YOUR OBJECTIVE: Throughout the records below, find each line holding "word" and copy it.

DATA SUPPLIED:

[src/rtl/fetch_ctrl.sv]
// Instruction-fetch sequencer: owns the PC, issues word fetches over a
// req/ack handshake, holds the fetched word for decode, handles redirects
// (flushing wrong-path fetches) and raises a sticky fault on ack timeout.
module fetch_ctrl #(
    parameter logic [31:0] RESET_PC    = 32'h0000_0000,
    parameter int unsigned ACK_TIMEOUT = 16
) (
    input  logic        clk,
    input  logic        reset,
    output logic        imem_req,
    output logic [31:0] imem_addr,
    input  logic        imem_ack,
    input  logic [31:0] imem_rdata,
    output logic        inst_valid,
    output logic [31:0] inst_out,
    output logic [31:0] inst_pc,
    input  logic        dec_ready,
    input  logic        stall,
    input  logic        redirect,
    input  logic [31:0] redirect_pc,
    output logic        fetch_fault
);

    localparam int unsigned      CNT_W    = $clog2(ACK_TIMEOUT) + 1;
    localparam logic [CNT_W-1:0] CNT_LAST = CNT_W'(ACK_TIMEOUT - 1);
    localparam logic [31:0]      NOP      = 32'h0000_0013;

    typedef enum logic [1:0] {
        ST_IDLE,
        ST_FETCH,
        ST_HOLD,
        ST_FAULT
    } state_t;

    state_t           r_state, w_state_nxt;
    logic [31:0]      r_pc, w_pc_nxt;
    logic [31:0]      r_addr, w_addr_nxt;
    logic             r_req, w_req_nxt;
    logic             r_valid, w_valid_nxt;
    logic [31:0]      r_inst, w_inst_nxt;
    logic [31:0]      r_ipc, w_ipc_nxt;
    logic             r_fault, w_fault_nxt;
    logic             r_drop, w_drop_nxt;
    logic [CNT_W-1:0] r_cnt, w_cnt_nxt;

    logic [31:0]      w_redir_pc;
    logic             w_handshake;

    assign w_redir_pc  = redirect_pc & ~32'h0000_0003;
    assign w_handshake = r_valid & dec_ready & ~stall;

    // Next-state and next-output computation for the fetch sequencer.
    // imem_addr is a separate register from the PC so that a redirect can
    // move the PC while an un-acked request keeps presenting its old address.
    always_comb begin
        w_state_nxt = r_state;
        w_pc_nxt    = r_pc;
        w_addr_nxt  = r_addr;
        w_req_nxt   = r_req;
        w_valid_nxt = r_valid;
        w_inst_nxt  = r_inst;
        w_ipc_nxt   = r_ipc;
        w_fault_nxt = r_fault;
        w_drop_nxt  = r_drop;
        w_cnt_nxt   = r_cnt;

        case (r_state)
            ST_IDLE: begin
                w_state_nxt = ST_FETCH;
                if (redirect) begin
                    w_pc_nxt = w_redir_pc;
                end else begin
                    w_req_nxt  = 1'b1;
                    w_addr_nxt = r_pc;
                end
            end

            ST_FETCH: begin
                if (redirect) begin
                    w_pc_nxt    = w_redir_pc;
                    w_valid_nxt = 1'b0;
                    w_cnt_nxt   = '0;
                    if (r_req && imem_ack) begin
                        // Data of this ack is wrong-path: discard and re-request.
                        w_req_nxt  = 1'b0;
                        w_drop_nxt = 1'b0;
                    end else if (r_req) begin
                        // Request cannot be aborted; discard its data when it lands.
                        w_drop_nxt = 1'b1;
                    end
                end else if (!r_req) begin
                    w_req_nxt  = 1'b1;
                    w_addr_nxt = r_pc;
                    w_cnt_nxt  = '0;
                end else if (imem_ack) begin
                    w_req_nxt = 1'b0;
                    w_cnt_nxt = '0;
                    if (r_drop) begin
                        w_drop_nxt = 1'b0;
                    end else begin
                        w_inst_nxt  = imem_rdata;
                        w_ipc_nxt   = r_addr;
                        w_valid_nxt = 1'b1;
                        w_pc_nxt    = r_pc + 32'd4;
                        w_state_nxt = ST_HOLD;
                    end
                end else if (r_cnt == CNT_LAST) begin
                    w_fault_nxt = 1'b1;
                    w_req_nxt   = 1'b0;
                    w_valid_nxt = 1'b0;
                    w_state_nxt = ST_FAULT;
                end else begin
                    w_cnt_nxt = r_cnt + CNT_W'(1);
                end
            end

            ST_HOLD: begin
                if (redirect) begin
                    w_pc_nxt    = w_redir_pc;
                    w_valid_nxt = 1'b0;
                    w_cnt_nxt   = '0;
                    w_state_nxt = ST_FETCH;
                end else if (w_handshake) begin
                    w_valid_nxt = 1'b0;
                    w_state_nxt = ST_FETCH;
                end
            end

            ST_FAULT: begin
                w_req_nxt   = 1'b0;
                w_valid_nxt = 1'b0;
            end

            default: begin
                w_state_nxt = ST_IDLE;
            end
        endcase
    end

    // State and registered-output update with asynchronous reset.
    always_ff @(posedge clk or posedge reset) begin
        if (reset) begin
            r_state <= ST_IDLE;
            r_pc    <= RESET_PC;
            r_addr  <= RESET_PC;
            r_req   <= 1'b0;
            r_valid <= 1'b0;
            r_inst  <= NOP;
            r_ipc   <= '0;
            r_fault <= 1'b0;
            r_drop  <= 1'b0;
            r_cnt   <= '0;
        end else begin
            r_state <= w_state_nxt;
            r_pc    <= w_pc_nxt;
            r_addr  <= w_addr_nxt;
            r_req   <= w_req_nxt;
            r_valid <= w_valid_nxt;
            r_inst  <= w_inst_nxt;
            r_ipc   <= w_ipc_nxt;
            r_fault <= w_fault_nxt;
            r_drop  <= w_drop_nxt;
            r_cnt   <= w_cnt_nxt;
        end
    end

    assign imem_req    = r_req;
    assign imem_addr   = r_addr;
    assign inst_valid  = r_valid;
    assign inst_out    = r_inst;
    assign inst_pc     = r_ipc;
    assign fetch_fault = r_fault;

endmodule

[config.mk]
export PLATFORM = sky130hd
export DESIGN_NAME = fetch_ctrl
export DESIGN_NICKNAME = d
export VERILOG_FILES = /design/src/rtl/fetch_ctrl.sv
export SDC_FILE = /design/constraint.sdc
export NUM_CORES = 1
export LEC_CHECK = 0
export ABC_AREA = 1
export BUFFER_PORTS_ARGS = -buffer_cell sky130_fd_sc_hd__buf_2
export CAP_MARGIN = 10
export CORE_MARGIN = 3
export CORE_UTILIZATION = 40
export CTS_CLUSTER_DIAMETER = 50
export DETAILED_ROUTE_END_ITERATION = 8
export GPL_TIMING_DRIVEN = 0
export PLACE_DENSITY = 0.59
export SYNTH_ARGS = -nofsm -noshare
export SYNTH_HDL_FRONTEND = slang
export SYNTH_SLANG_ARGS = --single-unit
[constraint.sdc]
create_clock -name clk -period 6.8 [get_ports clk]
set_clock_uncertainty 0.1 [all_clocks]
set_input_delay 0.34 -clock clk [delete_from_list [all_inputs] [get_ports clk]]
set_output_delay 0.34 -clock clk [all_outputs]
set_load 0.1 [all_outputs]
==> impl_metrics.json <==
{
  "antennaDiodeCount": 0,
  "yosysSeqAreaShare_pct": 50.8,
  "start_util_pct": 41.2,
  "numCtsBuffers": 17,
  "ios": 169,
  "fmax_ghz": 0.462,
  "die_width_microns": 134,
  "fin_crit_sh_pct": 31.8,
  "rows": 46,
  "route.vias.total": 5631,
  "post_drt_via_cell_ratio": 4.84,
  "timing.final.setup_violations": 0,
  "wl_per_cell_microns": 14.9,
  "worst_slew_margin_rel_pct": 59.0,
  "drt_wl_total_microns": 17300,
  "synth_adder_area_share_pct": 1.72,
  "first_global_vias": 5395,
  "hold_class": "input pin to flip-flop",
  "synthesis.area_sq_um": 6560,
  "final_max_slew_viol_count": 0,
  "globalRoute.totalOverflow": 0,
  "nNetsFinal": 1013,
  "asyncSetResetFlopFracSynth_pct": 100,
  "cts_tree": "yes",
  "grt_pass1_wl_microns": 27800,
  "clock_tree.root_cell": "sky130_fd_sc_hd__clkbuf_16",
  "area_delta_synth_final_pct": 26.6,
  "die_height_microns": 134,
  "gp_congestion": 0.913,
  "dominantRegCellSynth": "sky130_fd_sc_hd__dfrtp_1",
  "arrival_time_of_the_worst_setup_path_ns": 2.34,
  "grt_start_max_net_pins": 98,
  "synthSimpleGateAreaFrac_pct": 23.8,
  "synth_area_per_cell_sq_um": 8.76,
  "crit_path_setup_slack_layout_ns": 4.64,
  "count_of_flip_flops_with_a_built_in_enable_after_synthesis": 0,
  "grt_antenna_before_repair": 1,
  "drt-initial-drc-count": 316,
  "netlist.top_cell.by_area": "sky130_fd_sc_hd__dfrtp_1",
  "xor_xnor_cell_area_share_of_the_yosys_netlist_pct": 0.534,
  "clock_sink_count": 133,
  "timing.final.crit_period_ns": 2.16,
  "hold_violations": 0,
  "worst_skew_pair_latency_ns": 0.42,
  "setup.worst_path.start_class": "flip-flop",
  "cts-resized-gates": 0,
  "dpl_worst_slack_ns": 4.65,
  "max-cap-violations": 0,
  "globalRouteTotalUtil_pct": 19.7,
  "io_buffer_count": 161,
  "netlist-cell-type-count": 36,
  "end_kind": "flip-flop",
  "synthCells": 749,
  "cts_max_level": 4,
  "compound_gate_portion_of_the_synthesized_area_pct": 5.87,
  "run_status": "completed",
  "hpwl_microns": 12900,
  "grt_setup_unrepaired": "false",
  "drtPass1Iterations": 5,
  "clk_path_buf_depth": 2,
  "setup_tns_ns": 0,
  "required_ns": 6.98,
  "synth_top_family_by_area": "simple AND/OR/NAND/NOR gates",
  "final_antenna_net_count": 0,
  "critical_path.max_fanout": 10,
  "placedCellCount": 1130,
  "final.hold.worst_slack_ns": 0.0338,
  "clk_transition_reported_paths_ns": 0.06,
  "yosys-mux-area-fraction_pct": 10.5,
  "slew_of_the_pin_with_the_lowest_slew_margin_ns": 0.612,
  "yosysWarnings": 0,
  "final-instance-count-excl-fill": 1163,
  "final.fill_count": 1528,
  "core_region_area_sq_um": 15900,
  "multiInputGateArea_sq_um": 2800,
  "drive_gt1_share_pct": 30.9,
  "ff_latch_area_sq_um": 3330,
  "critical_path_class": "flip-flop to flip-flop",
  "die-area_sq_um": 18000,
  "synth.top_cells.by_area": "sky130_fd_sc_hd__dfrtp_1, sky130_fd_sc_hd__nand2_1, sky130_fd_sc_hd__mux2_2",
  "synth.ff_latch_count": 133,
  "detail_route.drc_violations": 0,
  "synth.top_cell.area_share_pct": 49.6
}
## through the flow
stage,utilization (%),area [sq um]
finish,52.1,8310
global route,52.1,8310
CTS,52.1,8310
detailed placement,48.2,7680
global placement,48.0,7650
floorplan,-,6570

RESULT OF THE TASK:
// Instruction-fetch sequencer: owns the PC, issues word fetches over a
// req/ack handshake, holds the fetched word for decode, handles redirects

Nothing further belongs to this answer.